The variable term is the first, which is a true KL-divergence, and is minimized (at zero) by $p=\gamma \overline{q}$, in agreement with $(3)$. The residual term gives the value of this minimum.

BTW: that $\gamma\ge 1$ (with equality only for all $q_i$ identical) is easily proved by GM-AM inequality.

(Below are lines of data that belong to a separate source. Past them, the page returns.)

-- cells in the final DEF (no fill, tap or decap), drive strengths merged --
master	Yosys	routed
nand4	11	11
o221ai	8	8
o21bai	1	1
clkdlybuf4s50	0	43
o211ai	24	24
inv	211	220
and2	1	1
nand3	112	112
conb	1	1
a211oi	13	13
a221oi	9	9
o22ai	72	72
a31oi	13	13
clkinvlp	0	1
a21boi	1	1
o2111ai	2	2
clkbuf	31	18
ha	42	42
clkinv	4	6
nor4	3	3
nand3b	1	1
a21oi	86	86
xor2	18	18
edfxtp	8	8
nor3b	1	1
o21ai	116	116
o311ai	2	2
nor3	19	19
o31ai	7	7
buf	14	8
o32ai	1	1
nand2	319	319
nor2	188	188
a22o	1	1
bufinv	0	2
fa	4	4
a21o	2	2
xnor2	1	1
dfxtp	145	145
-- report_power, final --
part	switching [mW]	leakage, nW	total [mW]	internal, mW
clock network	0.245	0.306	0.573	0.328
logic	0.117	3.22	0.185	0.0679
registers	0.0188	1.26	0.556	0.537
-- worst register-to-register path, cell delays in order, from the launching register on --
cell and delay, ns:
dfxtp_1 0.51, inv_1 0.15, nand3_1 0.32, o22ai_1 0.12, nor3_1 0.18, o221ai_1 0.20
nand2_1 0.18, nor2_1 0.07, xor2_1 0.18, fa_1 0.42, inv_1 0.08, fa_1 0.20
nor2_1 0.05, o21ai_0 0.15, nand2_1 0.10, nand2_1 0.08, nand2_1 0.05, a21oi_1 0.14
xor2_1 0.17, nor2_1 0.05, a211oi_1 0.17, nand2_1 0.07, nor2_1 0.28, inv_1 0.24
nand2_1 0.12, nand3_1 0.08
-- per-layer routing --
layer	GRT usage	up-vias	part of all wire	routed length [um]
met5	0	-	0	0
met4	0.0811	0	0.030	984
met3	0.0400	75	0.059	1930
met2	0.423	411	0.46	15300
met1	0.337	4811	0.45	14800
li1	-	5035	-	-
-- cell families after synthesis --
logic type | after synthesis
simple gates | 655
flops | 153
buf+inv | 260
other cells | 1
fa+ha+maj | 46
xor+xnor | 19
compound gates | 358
Context: an optimization exercise on an open-source flow, tuned for small area, a short achievable clock period and few clock cycles per item. The choices shown serve that exercise and are no tape-out recipe. Function was not checked in any run shown here: the RTL went through the layout flow alone.

==> flow/design.v, too long to show whole: its modules and the start of the top module <==
// module synBusSatRnd: 113 lines
// module singleDelayWithEnableGeneric: 17 lines
// module synDelayWithEnableGeneric: 291 lines
// module synDelayWithEnable: 18 lines
// module FixedPointMultiplier: 37 lines
// module FixedPointAdder: 36 lines
// module Neuron: 1554 lines
module Neuron (
 input clk,
 input GlobalReset,             
 input Input_Valid,             
 input [11:0] Bias,             
 output Idle,
 input [335:0] Row_Wgt,         
 input [27:0] Row_Pix,          
 output Row_Ready,              
 output [18:0] NeuronOutput,
 output OutputReady);
  // ...
==> flow/run.sh <==
#!/bin/bash
# synth_recipe.tcl (not shown) runs the flow's synth.tcl, then flattens the netlist and writes it again
# the make line also repeats each setting of config.mk as NAME=value (left out here)
make -C /OpenROAD-flow-scripts/flow DESIGN_CONFIG=/design/flow/config.mk WORK_HOME=/design/flow/orfs CLKGATE_MAP_FILE= SYNTH_SCRIPT=/design/flow/synth_recipe.tcl finish
==> flow/config.mk <==
export PLATFORM = sky130hd
export DESIGN_NAME = Neuron
export DESIGN_NICKNAME = Neuron
export VERILOG_FILES = /design/flow/design.v
export SDC_FILE = /design/flow/constraint.sdc
export NUM_CORES = 4
export LEC_CHECK = 0
export CAP_MARGIN = 20
export CORE_MARGIN = 2
export CORE_UTILIZATION = 40
export PLACE_DENSITY = 0.6
export SLEW_MARGIN = 20
==> flow/constraint.sdc <==
create_clock -name core_clock -period 4.0 [get_ports {clk}]
set_input_delay 0.8000 -clock core_clock [delete_from_list [all_inputs] [get_ports {clk}]]
set_output_delay 0.8000 -clock core_clock [all_outputs]
set_load 0.01 [all_outputs]
Source: an optimization exercise on an open RTL-to-GDS flow (aim: a short achievable clock period and few clock cycles). Production flows keep margins and buffers that such runs may drop.
Only the layout flow was run in this run; the RTL was not checked for function there.
Power figures rest on the tool's default switching activity, not on a simulated workload.

==> design/flow/design.v <==
`timescale 1ns / 1ps
module MCU_add8(a, b, cin, s, cout);
input  [7:0] a, b;
input        cin;
output [7:0] s;
output       cout;
wire [7:0] p0 = a ^ b;
wire [7:0] g0 = (a & b) | {7'b0, p0[0] & cin};
wire [7:0] g1, p1, g2, p2, g3;
genvar i;
generate
  for (i = 0; i < 8; i = i + 1) begin : l1
    if (i >= 1) begin : x
      assign g1[i] = g0[i] | (p0[i] & g0[i-1]);
      assign p1[i] = p0[i] & p0[i-1];
    end else begin : y
      assign g1[i] = g0[i];
      assign p1[i] = p0[i];
    end
  end
  for (i = 0; i < 8; i = i + 1) begin : l2
    if (i >= 2) begin : x
      assign g2[i] = g1[i] | (p1[i] & g1[i-2]);
      assign p2[i] = p1[i] & p1[i-2];
    end else begin : y
      assign g2[i] = g1[i];
      assign p2[i] = p1[i];
    end
  end
  for (i = 0; i < 8; i = i + 1) begin : l3
    if (i >= 4) begin : x
      assign g3[i] = g2[i] | (p2[i] & g2[i-4]);
    end else begin : y
      assign g3[i] = g2[i];
    end
  end
endgenerate
assign s    = p0 ^ {g3[6:0], cin};
assign cout = g3[7];
endmodule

Added: Regarding the other part, it's also simple:

$$\begin{align} \sum_{i=1}^k D(q^{(i)}||p)&=\sum_{i=1}^k \sum_{x} q_x^{(i)} \log\left( \frac{q_x^{(i)}}{p_x} \right)\\ &=\sum_{x} \sum_{i=1}^k q_x^{(i)} \left(\log q_x^{(i)} - \log p_x \right)\\ &=\sum_{i=1}^k \sum_{x} q_x^{(i)} \log q_x^{(i)} - \sum_{x} \log p_x \sum_{i=1}^k q_x^{(i)} \\ &= -\sum _{i=1}^k H(q_i) - k \sum_{x} \tilde {q_x} \log p_x \\ &= -\sum _{i=1}^k H(q_i) + k H(\tilde {q} ) + k D(\tilde {q}|| p)\\ &= k\left(H(\tilde {q} ) - \frac{1}{k}\sum _{i=1}^k H(q_i) + D(\tilde {q}|| p) \right)\\ \end{align}$$

where $\tilde {q_x} = \frac{1}{k}\sum_{i=1}^k q_x^{(i)}$ (arithmetic mean of $q_i$) - which is a valid probability distribution. And, yes, this is minimized when $p=\tilde {q} $

BTW 2: $H(\tilde {q} ) - \frac{1}{k}\sum _{i=1}^k H(q_i)\ge 0$ because the entropy is convex. Equality only occurs when all $q_i$ are identical.